Start of DATA FOR THIS TASK

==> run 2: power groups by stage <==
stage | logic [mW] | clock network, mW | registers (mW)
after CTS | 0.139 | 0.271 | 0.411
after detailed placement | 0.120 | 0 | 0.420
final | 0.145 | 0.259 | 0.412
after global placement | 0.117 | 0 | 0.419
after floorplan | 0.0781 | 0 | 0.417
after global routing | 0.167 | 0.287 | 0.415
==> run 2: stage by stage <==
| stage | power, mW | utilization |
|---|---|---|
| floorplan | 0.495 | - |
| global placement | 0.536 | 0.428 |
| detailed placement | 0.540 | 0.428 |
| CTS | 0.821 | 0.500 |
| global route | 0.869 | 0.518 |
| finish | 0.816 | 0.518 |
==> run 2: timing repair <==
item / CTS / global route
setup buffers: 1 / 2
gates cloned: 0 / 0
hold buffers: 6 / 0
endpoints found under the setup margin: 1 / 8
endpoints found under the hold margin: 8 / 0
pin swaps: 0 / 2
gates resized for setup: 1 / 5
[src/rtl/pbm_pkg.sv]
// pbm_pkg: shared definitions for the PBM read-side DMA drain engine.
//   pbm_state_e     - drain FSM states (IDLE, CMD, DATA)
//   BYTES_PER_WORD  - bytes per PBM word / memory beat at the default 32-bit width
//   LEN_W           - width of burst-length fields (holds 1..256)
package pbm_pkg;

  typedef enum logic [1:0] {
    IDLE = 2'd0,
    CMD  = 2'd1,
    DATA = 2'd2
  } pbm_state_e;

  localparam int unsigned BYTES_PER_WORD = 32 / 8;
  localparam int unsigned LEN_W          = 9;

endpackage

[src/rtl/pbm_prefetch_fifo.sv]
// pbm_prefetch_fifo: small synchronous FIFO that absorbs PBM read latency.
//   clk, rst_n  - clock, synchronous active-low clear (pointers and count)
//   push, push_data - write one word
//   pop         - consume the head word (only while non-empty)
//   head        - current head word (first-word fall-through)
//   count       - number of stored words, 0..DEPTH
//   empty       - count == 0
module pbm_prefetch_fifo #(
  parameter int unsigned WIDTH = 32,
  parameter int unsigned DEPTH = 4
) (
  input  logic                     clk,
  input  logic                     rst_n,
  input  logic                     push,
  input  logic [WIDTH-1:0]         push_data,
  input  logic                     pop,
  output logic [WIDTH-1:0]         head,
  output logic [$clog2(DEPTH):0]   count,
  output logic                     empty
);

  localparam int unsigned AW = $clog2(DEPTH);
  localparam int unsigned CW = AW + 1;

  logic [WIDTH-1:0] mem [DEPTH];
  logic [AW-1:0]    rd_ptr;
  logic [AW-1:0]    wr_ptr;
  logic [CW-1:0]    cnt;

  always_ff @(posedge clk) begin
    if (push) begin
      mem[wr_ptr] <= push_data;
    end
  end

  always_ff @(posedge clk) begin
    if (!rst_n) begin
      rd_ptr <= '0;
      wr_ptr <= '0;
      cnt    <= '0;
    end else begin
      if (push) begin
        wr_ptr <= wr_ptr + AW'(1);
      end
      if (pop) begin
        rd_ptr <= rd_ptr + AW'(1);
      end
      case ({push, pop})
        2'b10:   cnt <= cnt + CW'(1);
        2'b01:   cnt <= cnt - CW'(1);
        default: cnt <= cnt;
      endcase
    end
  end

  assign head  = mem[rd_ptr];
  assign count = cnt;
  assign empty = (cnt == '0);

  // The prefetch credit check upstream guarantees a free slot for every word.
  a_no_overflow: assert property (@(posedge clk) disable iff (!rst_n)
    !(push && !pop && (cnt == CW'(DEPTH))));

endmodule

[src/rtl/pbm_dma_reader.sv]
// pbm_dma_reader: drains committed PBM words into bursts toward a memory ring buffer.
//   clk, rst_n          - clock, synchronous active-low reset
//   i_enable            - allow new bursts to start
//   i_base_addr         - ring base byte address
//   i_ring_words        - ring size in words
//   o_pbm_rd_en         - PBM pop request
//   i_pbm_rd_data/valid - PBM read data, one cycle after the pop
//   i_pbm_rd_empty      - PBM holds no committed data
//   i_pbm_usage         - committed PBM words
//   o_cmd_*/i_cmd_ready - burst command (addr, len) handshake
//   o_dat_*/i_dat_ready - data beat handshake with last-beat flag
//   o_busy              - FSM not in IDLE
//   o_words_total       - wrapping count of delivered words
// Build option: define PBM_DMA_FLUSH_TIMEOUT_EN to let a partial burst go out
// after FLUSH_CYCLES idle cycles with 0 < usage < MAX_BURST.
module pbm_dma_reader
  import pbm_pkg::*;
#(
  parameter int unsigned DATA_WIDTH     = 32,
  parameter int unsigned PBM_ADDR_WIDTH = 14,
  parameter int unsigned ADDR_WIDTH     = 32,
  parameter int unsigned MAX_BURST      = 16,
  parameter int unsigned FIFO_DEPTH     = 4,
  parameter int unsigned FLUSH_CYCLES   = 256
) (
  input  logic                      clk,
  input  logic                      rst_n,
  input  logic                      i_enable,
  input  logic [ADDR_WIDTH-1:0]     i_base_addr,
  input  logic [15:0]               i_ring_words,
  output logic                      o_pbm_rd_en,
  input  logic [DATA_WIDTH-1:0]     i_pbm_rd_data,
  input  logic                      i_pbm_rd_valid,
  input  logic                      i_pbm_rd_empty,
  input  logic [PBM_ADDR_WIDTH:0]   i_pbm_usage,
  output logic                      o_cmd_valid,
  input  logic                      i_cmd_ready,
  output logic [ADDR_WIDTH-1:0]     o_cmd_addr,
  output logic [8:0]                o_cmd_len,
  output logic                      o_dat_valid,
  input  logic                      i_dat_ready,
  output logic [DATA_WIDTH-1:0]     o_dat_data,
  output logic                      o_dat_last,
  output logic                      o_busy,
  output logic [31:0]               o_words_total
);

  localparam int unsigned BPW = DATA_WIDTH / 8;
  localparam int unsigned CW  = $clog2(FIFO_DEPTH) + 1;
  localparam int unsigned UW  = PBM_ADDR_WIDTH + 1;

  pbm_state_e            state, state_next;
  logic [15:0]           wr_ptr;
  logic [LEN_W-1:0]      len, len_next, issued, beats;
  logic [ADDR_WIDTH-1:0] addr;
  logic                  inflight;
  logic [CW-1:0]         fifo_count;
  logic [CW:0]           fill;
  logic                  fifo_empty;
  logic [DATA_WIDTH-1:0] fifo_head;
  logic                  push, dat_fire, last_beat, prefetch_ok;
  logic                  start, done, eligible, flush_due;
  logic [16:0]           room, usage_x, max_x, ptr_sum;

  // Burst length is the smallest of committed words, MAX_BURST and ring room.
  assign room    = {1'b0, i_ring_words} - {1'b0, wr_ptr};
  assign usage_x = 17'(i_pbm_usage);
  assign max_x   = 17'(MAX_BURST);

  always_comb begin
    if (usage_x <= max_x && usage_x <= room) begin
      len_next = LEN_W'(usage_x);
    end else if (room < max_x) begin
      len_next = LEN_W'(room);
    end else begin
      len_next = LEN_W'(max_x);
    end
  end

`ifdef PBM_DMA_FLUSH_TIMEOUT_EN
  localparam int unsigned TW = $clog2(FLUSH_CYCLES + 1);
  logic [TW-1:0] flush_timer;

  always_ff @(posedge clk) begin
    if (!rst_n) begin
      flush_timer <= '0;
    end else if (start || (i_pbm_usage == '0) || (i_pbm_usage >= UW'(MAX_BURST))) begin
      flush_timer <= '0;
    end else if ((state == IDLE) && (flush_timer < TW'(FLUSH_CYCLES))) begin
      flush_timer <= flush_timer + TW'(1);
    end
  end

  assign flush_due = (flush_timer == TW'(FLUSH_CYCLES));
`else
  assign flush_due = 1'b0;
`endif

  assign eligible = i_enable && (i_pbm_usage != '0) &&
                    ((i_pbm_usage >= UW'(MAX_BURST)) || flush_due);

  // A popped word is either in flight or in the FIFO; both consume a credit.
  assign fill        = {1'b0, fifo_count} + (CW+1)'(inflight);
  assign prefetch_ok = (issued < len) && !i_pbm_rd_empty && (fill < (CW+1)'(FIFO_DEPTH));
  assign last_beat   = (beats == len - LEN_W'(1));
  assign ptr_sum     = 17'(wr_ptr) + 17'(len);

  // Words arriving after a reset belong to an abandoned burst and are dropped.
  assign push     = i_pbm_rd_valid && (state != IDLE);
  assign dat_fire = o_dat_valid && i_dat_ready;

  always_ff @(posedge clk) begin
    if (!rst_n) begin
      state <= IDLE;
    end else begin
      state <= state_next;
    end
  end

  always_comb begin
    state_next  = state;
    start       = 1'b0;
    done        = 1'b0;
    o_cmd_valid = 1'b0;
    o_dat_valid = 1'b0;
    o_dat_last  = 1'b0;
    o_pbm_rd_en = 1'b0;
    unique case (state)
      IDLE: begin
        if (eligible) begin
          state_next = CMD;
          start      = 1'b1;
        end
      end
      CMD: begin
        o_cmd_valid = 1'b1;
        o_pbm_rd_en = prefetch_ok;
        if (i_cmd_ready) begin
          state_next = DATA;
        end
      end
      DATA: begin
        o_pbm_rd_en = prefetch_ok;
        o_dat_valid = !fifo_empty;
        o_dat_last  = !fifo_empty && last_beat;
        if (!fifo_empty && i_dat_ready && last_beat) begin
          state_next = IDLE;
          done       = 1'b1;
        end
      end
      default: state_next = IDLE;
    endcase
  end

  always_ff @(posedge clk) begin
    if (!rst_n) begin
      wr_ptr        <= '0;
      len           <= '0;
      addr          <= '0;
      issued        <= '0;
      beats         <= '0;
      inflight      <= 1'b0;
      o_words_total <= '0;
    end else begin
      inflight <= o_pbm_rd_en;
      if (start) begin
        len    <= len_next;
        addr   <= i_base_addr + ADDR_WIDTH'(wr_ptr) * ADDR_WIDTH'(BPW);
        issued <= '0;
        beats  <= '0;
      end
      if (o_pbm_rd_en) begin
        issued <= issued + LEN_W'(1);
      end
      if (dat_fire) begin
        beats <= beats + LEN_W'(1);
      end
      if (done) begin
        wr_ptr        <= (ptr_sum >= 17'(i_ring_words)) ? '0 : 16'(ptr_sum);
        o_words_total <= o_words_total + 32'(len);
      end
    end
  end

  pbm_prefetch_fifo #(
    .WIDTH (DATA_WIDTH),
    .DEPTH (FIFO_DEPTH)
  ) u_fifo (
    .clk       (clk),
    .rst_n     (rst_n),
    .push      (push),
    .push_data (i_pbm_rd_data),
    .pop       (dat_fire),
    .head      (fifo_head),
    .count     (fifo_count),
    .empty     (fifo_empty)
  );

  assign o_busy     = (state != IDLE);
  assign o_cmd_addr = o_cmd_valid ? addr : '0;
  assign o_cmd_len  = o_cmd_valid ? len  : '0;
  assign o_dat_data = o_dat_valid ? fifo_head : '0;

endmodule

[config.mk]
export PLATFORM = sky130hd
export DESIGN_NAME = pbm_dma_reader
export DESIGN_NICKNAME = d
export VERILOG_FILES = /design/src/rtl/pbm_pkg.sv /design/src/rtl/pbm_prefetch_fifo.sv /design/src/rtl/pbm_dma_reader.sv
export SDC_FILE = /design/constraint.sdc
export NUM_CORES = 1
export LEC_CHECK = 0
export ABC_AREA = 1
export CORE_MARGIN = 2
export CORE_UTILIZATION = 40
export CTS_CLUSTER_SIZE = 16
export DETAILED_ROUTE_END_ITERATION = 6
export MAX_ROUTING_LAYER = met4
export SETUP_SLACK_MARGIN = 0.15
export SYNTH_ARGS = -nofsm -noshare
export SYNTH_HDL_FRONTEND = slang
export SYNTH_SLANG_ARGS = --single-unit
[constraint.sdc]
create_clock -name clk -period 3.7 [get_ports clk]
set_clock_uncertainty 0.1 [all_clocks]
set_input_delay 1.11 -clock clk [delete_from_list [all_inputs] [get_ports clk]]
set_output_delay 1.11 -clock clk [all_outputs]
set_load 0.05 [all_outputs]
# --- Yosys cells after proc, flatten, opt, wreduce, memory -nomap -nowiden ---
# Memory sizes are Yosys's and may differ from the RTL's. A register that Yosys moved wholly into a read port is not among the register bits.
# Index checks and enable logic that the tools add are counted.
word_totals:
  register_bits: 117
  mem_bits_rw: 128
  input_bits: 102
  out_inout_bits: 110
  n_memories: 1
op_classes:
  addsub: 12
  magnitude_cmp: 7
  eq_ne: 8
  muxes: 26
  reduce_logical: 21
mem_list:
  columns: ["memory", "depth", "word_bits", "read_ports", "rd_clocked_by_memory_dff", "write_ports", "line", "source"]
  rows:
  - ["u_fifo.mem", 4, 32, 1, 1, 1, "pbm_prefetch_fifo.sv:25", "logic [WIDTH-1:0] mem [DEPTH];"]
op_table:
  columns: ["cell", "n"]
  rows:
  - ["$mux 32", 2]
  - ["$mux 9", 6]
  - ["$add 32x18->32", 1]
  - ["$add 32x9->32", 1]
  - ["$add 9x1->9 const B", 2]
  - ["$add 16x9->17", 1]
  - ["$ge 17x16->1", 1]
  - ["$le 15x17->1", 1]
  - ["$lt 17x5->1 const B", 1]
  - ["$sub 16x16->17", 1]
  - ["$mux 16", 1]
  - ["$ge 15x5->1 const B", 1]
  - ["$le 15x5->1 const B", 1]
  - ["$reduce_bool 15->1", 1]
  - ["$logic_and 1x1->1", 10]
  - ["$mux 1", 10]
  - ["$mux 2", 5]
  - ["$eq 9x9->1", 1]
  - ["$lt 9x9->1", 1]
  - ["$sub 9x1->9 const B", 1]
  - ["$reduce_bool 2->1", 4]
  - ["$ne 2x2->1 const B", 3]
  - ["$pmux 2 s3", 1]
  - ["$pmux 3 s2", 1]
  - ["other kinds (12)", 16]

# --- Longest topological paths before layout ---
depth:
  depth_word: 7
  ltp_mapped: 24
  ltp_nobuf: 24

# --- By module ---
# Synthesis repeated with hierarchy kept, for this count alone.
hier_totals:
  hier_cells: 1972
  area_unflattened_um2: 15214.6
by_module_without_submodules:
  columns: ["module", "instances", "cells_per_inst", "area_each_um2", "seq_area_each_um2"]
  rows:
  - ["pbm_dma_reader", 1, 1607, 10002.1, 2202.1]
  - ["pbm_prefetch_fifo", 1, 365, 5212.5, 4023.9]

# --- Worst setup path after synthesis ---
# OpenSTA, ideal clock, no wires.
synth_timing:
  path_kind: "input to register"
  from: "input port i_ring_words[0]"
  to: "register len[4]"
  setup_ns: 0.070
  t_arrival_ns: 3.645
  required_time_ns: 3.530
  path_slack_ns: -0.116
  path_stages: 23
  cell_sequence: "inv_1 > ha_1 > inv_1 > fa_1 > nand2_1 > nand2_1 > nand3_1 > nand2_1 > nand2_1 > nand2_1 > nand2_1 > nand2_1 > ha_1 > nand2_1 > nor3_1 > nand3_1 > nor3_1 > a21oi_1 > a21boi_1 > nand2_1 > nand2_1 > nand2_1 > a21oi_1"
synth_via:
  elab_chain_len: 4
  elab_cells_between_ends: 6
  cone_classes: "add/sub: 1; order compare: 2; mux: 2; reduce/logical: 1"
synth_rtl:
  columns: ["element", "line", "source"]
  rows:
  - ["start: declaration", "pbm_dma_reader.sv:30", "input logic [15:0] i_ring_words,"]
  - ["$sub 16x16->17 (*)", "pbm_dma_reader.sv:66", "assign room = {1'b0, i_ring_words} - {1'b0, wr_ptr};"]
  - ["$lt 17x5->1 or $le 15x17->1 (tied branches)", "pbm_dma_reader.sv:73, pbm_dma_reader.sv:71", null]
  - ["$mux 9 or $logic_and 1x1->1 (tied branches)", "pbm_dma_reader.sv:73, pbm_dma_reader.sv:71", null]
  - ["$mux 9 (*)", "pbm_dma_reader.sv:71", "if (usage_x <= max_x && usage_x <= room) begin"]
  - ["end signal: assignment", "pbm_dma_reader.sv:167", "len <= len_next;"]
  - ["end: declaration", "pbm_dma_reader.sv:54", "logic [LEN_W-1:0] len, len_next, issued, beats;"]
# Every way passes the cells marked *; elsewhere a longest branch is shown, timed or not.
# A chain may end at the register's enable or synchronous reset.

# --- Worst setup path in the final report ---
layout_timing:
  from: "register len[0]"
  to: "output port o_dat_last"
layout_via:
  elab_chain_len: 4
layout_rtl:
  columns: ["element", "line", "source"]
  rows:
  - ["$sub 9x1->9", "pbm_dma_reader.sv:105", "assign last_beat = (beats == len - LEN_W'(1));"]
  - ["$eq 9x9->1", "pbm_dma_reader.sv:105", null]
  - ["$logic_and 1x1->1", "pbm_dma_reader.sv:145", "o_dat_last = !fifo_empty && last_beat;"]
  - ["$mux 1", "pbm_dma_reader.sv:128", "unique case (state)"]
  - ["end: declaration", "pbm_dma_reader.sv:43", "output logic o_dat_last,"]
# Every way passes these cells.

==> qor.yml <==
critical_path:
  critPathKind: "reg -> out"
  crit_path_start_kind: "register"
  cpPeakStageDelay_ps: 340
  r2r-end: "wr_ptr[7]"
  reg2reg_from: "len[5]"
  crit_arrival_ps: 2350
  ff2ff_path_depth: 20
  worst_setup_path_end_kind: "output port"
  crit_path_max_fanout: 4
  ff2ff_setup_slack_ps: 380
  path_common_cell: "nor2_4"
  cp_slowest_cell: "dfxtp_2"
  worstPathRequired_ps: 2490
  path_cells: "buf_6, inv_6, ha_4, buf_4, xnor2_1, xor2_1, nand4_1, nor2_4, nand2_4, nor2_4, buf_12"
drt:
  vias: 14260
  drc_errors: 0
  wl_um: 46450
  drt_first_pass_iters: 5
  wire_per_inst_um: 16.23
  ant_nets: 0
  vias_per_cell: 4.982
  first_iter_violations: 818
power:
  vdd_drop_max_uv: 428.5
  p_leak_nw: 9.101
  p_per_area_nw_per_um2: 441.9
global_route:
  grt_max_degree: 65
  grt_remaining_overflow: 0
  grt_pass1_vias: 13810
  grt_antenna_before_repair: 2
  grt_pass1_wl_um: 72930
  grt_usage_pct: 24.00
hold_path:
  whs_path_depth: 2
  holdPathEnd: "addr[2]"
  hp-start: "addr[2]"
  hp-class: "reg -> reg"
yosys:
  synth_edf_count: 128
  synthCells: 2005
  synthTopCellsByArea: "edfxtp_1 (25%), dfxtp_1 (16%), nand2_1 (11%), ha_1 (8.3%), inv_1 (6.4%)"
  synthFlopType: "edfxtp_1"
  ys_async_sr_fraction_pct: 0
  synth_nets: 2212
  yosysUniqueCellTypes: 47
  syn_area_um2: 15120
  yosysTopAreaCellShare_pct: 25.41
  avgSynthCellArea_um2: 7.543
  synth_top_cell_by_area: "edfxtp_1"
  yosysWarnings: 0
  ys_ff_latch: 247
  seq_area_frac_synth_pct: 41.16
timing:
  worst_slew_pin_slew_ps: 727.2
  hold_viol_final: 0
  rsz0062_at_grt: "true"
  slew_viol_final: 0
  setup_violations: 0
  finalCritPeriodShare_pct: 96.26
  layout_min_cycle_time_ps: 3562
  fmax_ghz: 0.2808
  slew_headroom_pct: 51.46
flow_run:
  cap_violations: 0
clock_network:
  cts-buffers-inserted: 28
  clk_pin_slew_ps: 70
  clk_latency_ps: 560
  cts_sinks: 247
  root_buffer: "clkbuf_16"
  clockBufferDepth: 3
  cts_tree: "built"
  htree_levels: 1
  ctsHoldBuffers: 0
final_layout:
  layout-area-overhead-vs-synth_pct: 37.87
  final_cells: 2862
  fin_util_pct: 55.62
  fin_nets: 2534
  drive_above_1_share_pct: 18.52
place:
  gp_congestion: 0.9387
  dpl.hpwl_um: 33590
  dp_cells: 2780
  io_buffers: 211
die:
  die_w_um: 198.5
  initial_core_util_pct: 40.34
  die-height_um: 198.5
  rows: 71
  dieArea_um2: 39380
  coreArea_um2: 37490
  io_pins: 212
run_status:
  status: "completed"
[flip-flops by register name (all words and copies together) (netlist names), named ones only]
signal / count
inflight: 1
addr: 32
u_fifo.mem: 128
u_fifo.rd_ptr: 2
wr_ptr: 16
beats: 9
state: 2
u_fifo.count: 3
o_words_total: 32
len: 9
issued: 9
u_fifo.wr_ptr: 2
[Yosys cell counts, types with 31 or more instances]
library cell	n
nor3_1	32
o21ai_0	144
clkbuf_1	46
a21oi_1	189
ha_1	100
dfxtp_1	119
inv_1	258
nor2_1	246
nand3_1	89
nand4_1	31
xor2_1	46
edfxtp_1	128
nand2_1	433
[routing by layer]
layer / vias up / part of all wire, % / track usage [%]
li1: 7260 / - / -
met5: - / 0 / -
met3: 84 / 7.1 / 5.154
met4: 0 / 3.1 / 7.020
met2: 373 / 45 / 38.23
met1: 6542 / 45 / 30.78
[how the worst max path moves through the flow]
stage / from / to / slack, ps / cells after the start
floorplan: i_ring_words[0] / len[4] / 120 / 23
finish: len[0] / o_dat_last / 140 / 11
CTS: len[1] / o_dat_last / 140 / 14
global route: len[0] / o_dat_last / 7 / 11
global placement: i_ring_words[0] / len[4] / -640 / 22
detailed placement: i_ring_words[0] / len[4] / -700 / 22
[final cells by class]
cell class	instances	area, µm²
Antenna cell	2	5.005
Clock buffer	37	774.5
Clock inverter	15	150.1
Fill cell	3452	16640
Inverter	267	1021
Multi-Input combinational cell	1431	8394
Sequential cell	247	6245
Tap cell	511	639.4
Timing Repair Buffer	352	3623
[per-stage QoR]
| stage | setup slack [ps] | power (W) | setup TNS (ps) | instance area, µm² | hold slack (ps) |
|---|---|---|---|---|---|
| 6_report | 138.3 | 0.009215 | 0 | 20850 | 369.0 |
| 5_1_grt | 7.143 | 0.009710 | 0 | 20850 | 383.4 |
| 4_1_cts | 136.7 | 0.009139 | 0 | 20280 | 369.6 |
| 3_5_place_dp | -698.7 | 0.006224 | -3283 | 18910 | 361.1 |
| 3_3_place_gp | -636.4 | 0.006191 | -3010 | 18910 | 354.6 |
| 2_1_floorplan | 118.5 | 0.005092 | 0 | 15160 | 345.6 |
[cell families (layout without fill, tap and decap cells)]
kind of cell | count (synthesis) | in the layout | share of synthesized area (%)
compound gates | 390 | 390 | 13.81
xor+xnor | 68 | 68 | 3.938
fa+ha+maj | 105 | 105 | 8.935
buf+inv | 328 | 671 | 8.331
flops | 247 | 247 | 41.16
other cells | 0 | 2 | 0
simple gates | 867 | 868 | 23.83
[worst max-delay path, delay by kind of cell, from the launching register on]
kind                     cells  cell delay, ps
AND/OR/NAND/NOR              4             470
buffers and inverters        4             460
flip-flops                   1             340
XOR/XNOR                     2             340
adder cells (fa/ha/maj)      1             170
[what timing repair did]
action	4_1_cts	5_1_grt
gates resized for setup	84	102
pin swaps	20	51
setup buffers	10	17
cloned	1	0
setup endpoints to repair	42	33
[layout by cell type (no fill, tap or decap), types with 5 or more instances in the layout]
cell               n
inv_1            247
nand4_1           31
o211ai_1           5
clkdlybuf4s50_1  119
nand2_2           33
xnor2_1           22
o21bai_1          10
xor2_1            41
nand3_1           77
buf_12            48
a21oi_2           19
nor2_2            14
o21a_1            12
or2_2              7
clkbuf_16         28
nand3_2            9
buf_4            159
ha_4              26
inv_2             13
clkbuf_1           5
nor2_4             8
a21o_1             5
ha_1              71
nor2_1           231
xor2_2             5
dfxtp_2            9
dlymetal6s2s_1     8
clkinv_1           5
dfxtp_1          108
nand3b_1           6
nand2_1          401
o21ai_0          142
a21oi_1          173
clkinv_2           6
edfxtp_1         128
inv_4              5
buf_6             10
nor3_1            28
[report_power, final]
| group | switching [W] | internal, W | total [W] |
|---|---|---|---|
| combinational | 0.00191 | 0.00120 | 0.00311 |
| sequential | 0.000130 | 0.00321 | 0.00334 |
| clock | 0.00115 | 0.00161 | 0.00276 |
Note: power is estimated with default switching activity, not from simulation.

End of DATA FOR THIS TASK

## DESCRIPTION OF THE TASK:
Start at the first line of the material. Reproduce every line exactly, ending with the line that holds "[src/rtl/pbm_prefetch_fifo.sv]".

## OUTPUT OF THE EXERCISE:
==> run 2: power groups by stage <==
stage | logic [mW] | clock network, mW | registers (mW)
after CTS | 0.139 | 0.271 | 0.411
after detailed placement | 0.120 | 0 | 0.420
final | 0.145 | 0.259 | 0.412
after global placement | 0.117 | 0 | 0.419
after floorplan | 0.0781 | 0 | 0.417
after global routing | 0.167 | 0.287 | 0.415
==> run 2: stage by stage <==
| stage | power, mW | utilization |
|---|---|---|
| floorplan | 0.495 | - |
| global placement | 0.536 | 0.428 |
| detailed placement | 0.540 | 0.428 |
| CTS | 0.821 | 0.500 |
| global route | 0.869 | 0.518 |
| finish | 0.816 | 0.518 |
==> run 2: timing repair <==
item / CTS / global route
setup buffers: 1 / 2
gates cloned: 0 / 0
hold buffers: 6 / 0
endpoints found under the setup margin: 1 / 8
endpoints found under the hold margin: 8 / 0
pin swaps: 0 / 2
gates resized for setup: 1 / 5
[src/rtl/pbm_pkg.sv]
// pbm_pkg: shared definitions for the PBM read-side DMA drain engine.
//   pbm_state_e     - drain FSM states (IDLE, CMD, DATA)
//   BYTES_PER_WORD  - bytes per PBM word / memory beat at the default 32-bit width
//   LEN_W           - width of burst-length fields (holds 1..256)
package pbm_pkg;

  typedef enum logic [1:0] {
    IDLE = 2'd0,
    CMD  = 2'd1,
    DATA = 2'd2
  } pbm_state_e;

  localparam int unsigned BYTES_PER_WORD = 32 / 8;
  localparam int unsigned LEN_W          = 9;

endpackage

[src/rtl/pbm_prefetch_fifo.sv]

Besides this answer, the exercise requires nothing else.